Decentralized finance (DeFi) is a decentralized version of traditional finance. It allows users to borrow and lend money without relying on third parties. By eliminating the need for a central bank and clearinghouses, DeFi uses blockchain technology to enable peer-to-peer transactions.
DeFi allows users to create and manage their own decentralized applications, which differ from traditional banking, where you need to trust the bank to do things like hold your money, handle your credit card transactions, and even verify your identity. This is called a “trustless” system because there is no central authority. With DeFi, you can create and manage your own financial applications, which could be anything from a savings account to a lending platform. The goal is to provide financial services in a way that is transparent, fast, and cheap.
While you can certainly use financial tools to lend, borrow, and trade from anywhere, a distributed financial database collects and aggregates data from all users in a manner that ensures the integrity of the data by ensuring a consensus among all the users about the value of the money in circulation.
How Does DeFi Work?
Decentralized finance is not like traditional finance. Traditional finance deals with centralized exchanges, where a single exchange operates, manages, and administers a large trading portfolio. On the other hand, DeFi uses distributed ledger technology, also known as the blockchain. The blockchain is an innovative way of organizing financial transactions and is a decentralized and secured database. There is a wide range of applications that run on the blockchain. Cryptocurrencies, such as Bitcoin, use it.
A distributed ledger is an unalterable record of a transaction. Other users must verify each transaction in a blockchain before it is accepted. If these people agree that a transaction is valid, the block is encrypted; a new block is created that has information about the previous block inside it. The blockchain records the history of transactions in chronological order in blocks.

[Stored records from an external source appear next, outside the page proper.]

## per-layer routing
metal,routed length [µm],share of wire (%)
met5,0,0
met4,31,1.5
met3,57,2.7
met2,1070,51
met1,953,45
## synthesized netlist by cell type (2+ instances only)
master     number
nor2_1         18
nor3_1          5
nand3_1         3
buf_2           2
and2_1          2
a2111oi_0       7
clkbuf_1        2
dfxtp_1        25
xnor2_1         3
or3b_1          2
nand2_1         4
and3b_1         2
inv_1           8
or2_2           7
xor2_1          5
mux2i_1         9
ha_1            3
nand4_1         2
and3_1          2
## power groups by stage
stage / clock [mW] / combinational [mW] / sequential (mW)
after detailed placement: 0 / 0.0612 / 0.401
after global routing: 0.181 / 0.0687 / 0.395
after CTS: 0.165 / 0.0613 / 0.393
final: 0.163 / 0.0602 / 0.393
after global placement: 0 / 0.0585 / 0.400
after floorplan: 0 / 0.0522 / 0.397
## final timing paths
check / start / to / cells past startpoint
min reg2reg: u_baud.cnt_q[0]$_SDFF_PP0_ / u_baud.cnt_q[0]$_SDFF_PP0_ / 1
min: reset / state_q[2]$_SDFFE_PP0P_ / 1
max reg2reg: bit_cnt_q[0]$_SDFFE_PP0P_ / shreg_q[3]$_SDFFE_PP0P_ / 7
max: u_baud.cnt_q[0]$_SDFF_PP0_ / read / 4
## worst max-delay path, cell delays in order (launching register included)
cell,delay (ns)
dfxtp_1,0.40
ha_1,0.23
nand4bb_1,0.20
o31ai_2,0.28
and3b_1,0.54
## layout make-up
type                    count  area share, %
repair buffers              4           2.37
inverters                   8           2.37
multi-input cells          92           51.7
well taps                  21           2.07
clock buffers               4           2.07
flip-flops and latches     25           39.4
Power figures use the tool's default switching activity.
--- src/rtl/ps2_rx_fsm.sv ---
// PS/2 device-to-host frame receiver.
// Synchronizes the raw PS/2 pins and detects ps2_clk falling edges. A state
// machine assembles start/8 data/odd parity/stop frames, publishes good bytes
// with a one-cycle strobe, and flags bad frames with a separate strobe. An
// inter-edge watchdog drops frames that stall partway through.
module ps2_rx_fsm #(
    parameter int TIMEOUT_CYCLES = 5000
) (
    input  logic       clk,
    input  logic       rst,
    input  logic       ps2_clk,
    input  logic       ps2_data,
    input  logic       rx_en,
    output logic [2:0] estado,
    output logic [7:0] dato,
    output logic       dato_listo,
    output logic       error_trama
);

    localparam int TW = (TIMEOUT_CYCLES > 1) ? $clog2(TIMEOUT_CYCLES) : 1;
    localparam logic [TW-1:0] TMO_MAX = TW'(TIMEOUT_CYCLES - 1);

    typedef enum logic [2:0] {
        IDLE    = 3'b000,
        RECIBE  = 3'b001,
        PARIDAD = 3'b010,
        STOP    = 3'b011,
        LISTO   = 3'b100,
        ERROR   = 3'b101
    } state_t;

    state_t        state_q, state_d;
    logic          clk_s1_q, clk_s2_q, clk_prev_q;
    logic          dat_s1_q, dat_s2_q;
    logic          fe_q, fe_d;
    logic [7:0]    shift_q, shift_d;
    logic [2:0]    cnt_q, cnt_d;
    logic          par_q, par_d;
    logic [7:0]    dato_q, dato_d;
    logic [TW-1:0] tmo_q, tmo_d;
    logic          tmo_hit, in_frame;

    // Synchronizers and edge-detect pipeline. Idle level of the PS/2 bus is
    // high, so the flops reset to 1 to avoid a spurious edge after reset.
    always_ff @(posedge clk or negedge rst) begin
        if (!rst) begin
            clk_s1_q   <= 1'b1;
            clk_s2_q   <= 1'b1;
            clk_prev_q <= 1'b1;
            dat_s1_q   <= 1'b1;
            dat_s2_q   <= 1'b1;
            fe_q       <= 1'b0;
        end else begin
            clk_s1_q   <= ps2_clk;
            clk_s2_q   <= clk_s1_q;
            clk_prev_q <= clk_s2_q;
            dat_s1_q   <= ps2_data;
            dat_s2_q   <= dat_s1_q;
            fe_q       <= fe_d;
        end
    end

    // State register and frame datapath registers.
    always_ff @(posedge clk or negedge rst) begin
        if (!rst) begin
            state_q <= IDLE;
            shift_q <= '0;
            cnt_q   <= '0;
            par_q   <= 1'b0;
            dato_q  <= '0;
            tmo_q   <= '0;
        end else begin
            state_q <= state_d;
            shift_q <= shift_d;
            cnt_q   <= cnt_d;
            par_q   <= par_d;
            dato_q  <= dato_d;
            tmo_q   <= tmo_d;
        end
    end

    assign fe_d     = clk_prev_q & ~clk_s2_q;
    assign in_frame = (state_q == RECIBE) || (state_q == PARIDAD) || (state_q == STOP);
    assign tmo_hit  = (tmo_q == TMO_MAX);

    // Next-state logic; a falling edge takes priority over the watchdog.
    always_comb begin
        state_d = state_q;
        case (state_q)
            IDLE:    if (fe_q && rx_en && !dat_s2_q) state_d = RECIBE;
            RECIBE:  if (fe_q) begin
                         if (cnt_q == 3'd7) state_d = PARIDAD;
                     end else if (tmo_hit) state_d = IDLE;
                     else state_d = RECIBE;
            PARIDAD: if (fe_q) state_d = STOP;
                     else if (tmo_hit) state_d = IDLE;
                     else state_d = PARIDAD;
            STOP:    if (fe_q) state_d = (dat_s2_q && ((^shift_q) ^ par_q)) ? LISTO : ERROR;
                     else if (tmo_hit) state_d = IDLE;
                     else state_d = STOP;
            LISTO:   state_d = IDLE;
            ERROR:   state_d = IDLE;
            default: state_d = IDLE;
        endcase
    end

    // Datapath updates: shift register, bit counter, parity, output byte, watchdog.
    always_comb begin
        shift_d = shift_q;
        cnt_d   = cnt_q;
        par_d   = par_q;
        dato_d  = dato_q;
        tmo_d   = tmo_q;
        if (state_q == IDLE && state_d == RECIBE) cnt_d = '0;
        if (state_q == RECIBE && fe_q) begin
            shift_d = {dat_s2_q, shift_q[7:1]};
            cnt_d   = cnt_q + 3'd1;
        end
        if (state_q == PARIDAD && fe_q) par_d = dat_s2_q;
        // Load on entry to LISTO so the new byte is visible with the strobe.
        if (state_q == STOP && state_d == LISTO) dato_d = shift_q;
        if (fe_q || !in_frame) tmo_d = '0;
        else if (!tmo_hit)     tmo_d = tmo_q + TW'(1);
    end

    // Outputs decoded from the registered state; strobes are mutually exclusive.
    always_comb begin
        estado      = state_q;
        dato        = dato_q;
        dato_listo  = (state_q == LISTO);
        error_trama = (state_q == ERROR);
    end

endmodule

The information in the database is kept hidden from anyone who wants to tamper with it. To prevent any changes in the information in previous blocks, the data is locked to the succeeding block. The result is that once the information in a blockchain is set, it cannot be altered. For this reason, the word “chain” is used to refer to the data structure that is shared by all users.
The Future Of DeFi
The idea of decentralized finance is still in its infancy. In fact, it is very early in its development. Its infrastructure is still being built. Thus, there are many obstacles to overcome, such as glitches, scams, and hacks. However, it has the potential to revolutionize how people manage their money and even how they access capital. It’s exciting because it will bring financial services back to consumers, giving them control over their money. It is the new generation of finance that allows for instant payments and offers low fees, making it ideal for consumers and merchants alike.
For DeFi to become a trusted and reliable way to store and transfer funds, there are still many open questions to be answered and many improvements to be made. But if DeFi succeeds, financial institutions may even decide to make money from the system, either directly or through a third party, and figure out a way to make money off of it.